How Linear Layers Power Multi-Head Attention in Transformers

Multi-head attention is a core mechanism in the Transformer architecture, driving state-of-the-art models in natural language processing and other domains. By enabling the model to attend to different parts of an input sequence in parallel, multi-head attention creates richer, more nuanced representations. But how does multi-head attention work, and what is the specific role of linear layers in this process?

What Is Multi-Head Attention in Transformers?

Multi-head attention allows the Transformer to focus on various aspects of the input sequence simultaneously. The input is split into Query, Key, and Value vectors, which are projected into multiple lower-dimensional subspaces—these are the 'heads.' Each head processes the input independently, learning to attend to different relationships within the data.

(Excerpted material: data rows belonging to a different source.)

### src/rtl/data_recv.sv
// AXI-stream receive checker: hunts for frame sync on tlast, then checks an
// incrementing 32-bit pattern replicated over 8 lanes. Optional error capture
// registers are built only when DATA_RECV_CAPTURE_EN is defined.

module data_recv_lane #(
  parameter int VEC_W = 32
) (
  input  logic [VEC_W-1:0] lane_data,
  input  logic [VEC_W-1:0] exp_val,
  output logic             mis
);
  assign mis = (lane_data != exp_val);
endmodule

module data_recv #(
  parameter int FRAME_BEATS = 16,
  parameter int LOSS_THRESH = 4,
  parameter int ERR_CNT_W   = 16
) (
  input  logic                 axis_aclk,
  input  logic                 axis_aresetn,
  input  logic                 axis_tvalid,
  input  logic [255:0]         axis_tdata,
  input  logic [31:0]          axis_tkeep,
  input  logic                 axis_tlast,
  input  logic                 clr_cnt,
  output logic                 lock,
  output logic                 beat_err,
  output logic                 err_sticky,
  output logic [ERR_CNT_W-1:0] err_cnt,
  output logic [31:0]          frame_cnt
`ifdef DATA_RECV_CAPTURE_EN
  ,
  output logic [255:0]         cap_data,
  output logic [31:0]          cap_expect,
  output logic                 cap_valid
`endif
);
  localparam int NUM_LANES = 8;
  localparam int VEC_W     = 32;
  localparam int IDX_W     = $clog2(FRAME_BEATS);

  typedef enum logic {HUNT, CHECK} state_t;

  state_t                            state, state_nxt;
  logic [VEC_W-1:0]                  exp_val;
  logic [IDX_W-1:0]                  beat_idx;
  logic [3:0]                        consec;
  logic [NUM_LANES-1:0]              lane_mis;
  logic [NUM_LANES-1:0][VEC_W-1:0]   lanes;
  logic                              last_exp, beat_bad, chk_beat, is_err, loss, sync;
  logic [4:0]                        consec_inc;

  assign lanes = axis_tdata;

  for (genvar k = 0; k < NUM_LANES; k++) begin : g_lane
    data_recv_lane #(.VEC_W(VEC_W)) u_lane (
      .lane_data (lanes[k]),
      .exp_val   (exp_val),
      .mis       (lane_mis[k])
    );
  end

  always_comb begin
    last_exp   = (beat_idx == IDX_W'(FRAME_BEATS - 1));
    beat_bad   = (|lane_mis) | (axis_tkeep != 32'hFFFF_FFFF) | (axis_tlast != last_exp);
    chk_beat   = axis_tvalid && (state == CHECK);
    sync       = axis_tvalid && axis_tlast && (state == HUNT);
    is_err     = chk_beat && beat_bad;
    consec_inc = {1'b0, consec} + 5'd1;
    loss       = is_err && (consec_inc >= 5'(LOSS_THRESH));
  end

  always_comb begin
    state_nxt = state;
    case (state)
      HUNT:    if (sync) state_nxt = CHECK;
      CHECK:   if (loss) state_nxt = HUNT;
      default: state_nxt = HUNT;
    endcase
  end

  always_ff @(posedge axis_aclk) begin
    if (!axis_aresetn) state <= HUNT;
    else               state <= state_nxt;
  end

  assign lock = (state == CHECK);

  always_ff @(posedge axis_aclk) begin
    if (!axis_aresetn) begin
      exp_val    <= '0;
      beat_idx   <= '0;
      consec     <= '0;
      beat_err   <= 1'b0;
      err_sticky <= 1'b0;
      err_cnt    <= '0;
      frame_cnt  <= '0;
    end else begin
      beat_err <= is_err;
      if (sync) begin
        exp_val  <= lanes[0] + 32'd1;
        beat_idx <= '0;
        consec   <= '0;
      end else if (chk_beat) begin
        // exp free-runs; a missing beat is detected, never resynced to
        exp_val  <= exp_val + 32'd1;
        beat_idx <= (axis_tlast || last_exp) ? '0 : beat_idx + 1'b1;
        consec   <= (!beat_bad || loss) ? 4'd0 : consec_inc[3:0];
      end
      if (clr_cnt) begin
        err_sticky <= 1'b0;
        err_cnt    <= '0;
        frame_cnt  <= '0;
      end else begin
        if (is_err) err_sticky <= 1'b1;
        if (is_err && (err_cnt != '1)) err_cnt <= err_cnt + 1'b1;
        if (chk_beat && axis_tlast) frame_cnt <= frame_cnt + 32'd1;
      end
    end
  end

`ifdef DATA_RECV_CAPTURE_EN
  always_ff @(posedge axis_aclk) begin
    if (!axis_aresetn || clr_cnt) begin
      cap_data   <= '0;
      cap_expect <= '0;
      cap_valid  <= 1'b0;
    end else if (is_err && !cap_valid) begin
      cap_data   <= axis_tdata;
      cap_expect <= exp_val;
      cap_valid  <= 1'b1;
    end
  end
`endif

endmodule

After these parallel attention calculations, the outputs from each head are concatenated and passed through a final linear layer. This step integrates the diverse information from all heads, producing a unified output suitable for the next layer in the model.

How Linear Layers Enable Multi-Head Attention

1. Creating Query, Key, and Value with Linear Layers

In PyTorch, linear transformations are implemented using the nn.Linear class. Each nn.Linear layer contains a learnable weight matrix and bias vector. In a typical Transformer implementation, such as the MultiHeadedAttention class, four linear layers are used, with the last reserved for output integration.

Step-by-Step Process:

1. Generating Input Vectors

   • The input sentence (e.g., "I love AI") is tokenized and converted to vectors using word embeddings and positional encodings. Each token becomes a vector of dimension d_model (commonly 512).

2. Projecting Inputs into Q, K, and V

   • Three separate nn.Linear layers project the input vectors into Query (Q), Key (K), and Value (V) matrices using unique weight matrices (W^Q, W^K, W^V).
   • This projection creates distinct views of the input, allowing the model to analyze relationships from multiple perspectives.

3. Splitting into Multiple Heads

   • The resulting Q, K, and V matrices are split along their feature dimension to form multiple heads. Each head processes a different subspace of the input in parallel, enhancing the model's expressive power.

2. Integrating Outputs: The Final Linear Transformation

After attention is computed in each head, their outputs are concatenated. However, simple concatenation does not integrate the information meaningfully. The final linear layer addresses this by:

• Synthesizing Diverse Perspectives: The linear layer learns the optimal way to combine outputs from all heads, weighing their contributions based on the task.
• Restoring Dimensionality: Concatenation increases the vector size to num_heads * head_dim, typically matching d_model. The final linear layer projects this back to d_model, ensuring compatibility with subsequent layers, such as the feed-forward network.
• Adding Expressiveness: This transformation introduces additional learnable parameters, further enhancing the model's representational capacity.

Summary: Why Linear Layers Matter in Multi-Head Attention

Linear layers are essential in multi-head attention for:

• Projecting input vectors into Q, K, and V spaces
• Enabling parallel attention computations across multiple heads
• Integrating and refining outputs into a unified representation

This design allows Transformers to capture complex relationships in data and ensures seamless integration with other model components, making it a foundational element of modern deep learning systems.